Académica analiza cómo la condición colonial limita a Puerto Rico en rutas marítimas globales
Un análisis publicado en Claridad aplica los marcos teóricos de la economista puertorriqueña Maribel Aponte —el nuevo regionalismo estratégico y las cadenas globales de valor— para examinar cómo el conflicto armado de 2026 entre Estados Unidos, Irán e Israel en torno al Estrecho de Ormuz y el Bab el-Mandeb afecta rutas energéticas globales.
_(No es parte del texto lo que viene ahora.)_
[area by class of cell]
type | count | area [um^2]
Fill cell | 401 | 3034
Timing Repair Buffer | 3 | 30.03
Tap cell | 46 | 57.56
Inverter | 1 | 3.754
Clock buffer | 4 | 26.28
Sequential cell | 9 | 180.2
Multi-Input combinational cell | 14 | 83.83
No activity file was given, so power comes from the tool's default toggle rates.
El texto argumenta que Puerto Rico, por su posición geográfica entre América del Norte, América del Sur y Europa, desaprovecha esa ventaja estratégica debido a su condición colonial y a las restricciones de las leyes de cabotaje.
Las leyes de cabotaje, al imponer condiciones regulatorias federales sobre el transporte marítimo desde y hacia Puerto Rico, impiden que la isla participe soberanamente en actividades de intermediación logística —almacenamiento, refinación, redistribución y servicios portuarios— que generan valor y empleo en economías con posición geográfica comparable.
El debate sobre el impacto económico de las leyes de cabotaje en Puerto Rico —particularmente la Ley Jones— ha sido recurrente en discusiones sobre el costo de vida y el desarrollo económico de la isla; este análisis lo enmarca desde la geopolítica energética y la teoría de cadenas globales de valor desarrollada por Aponte.
Esta nota ilumina el hilo del estatus y la soberanía económica: cómo la estructura colonial condiciona la capacidad de Puerto Rico de aprovechar ventajas geográficas concretas en un orden global que cada vez más disputa el control de rutas marítimas.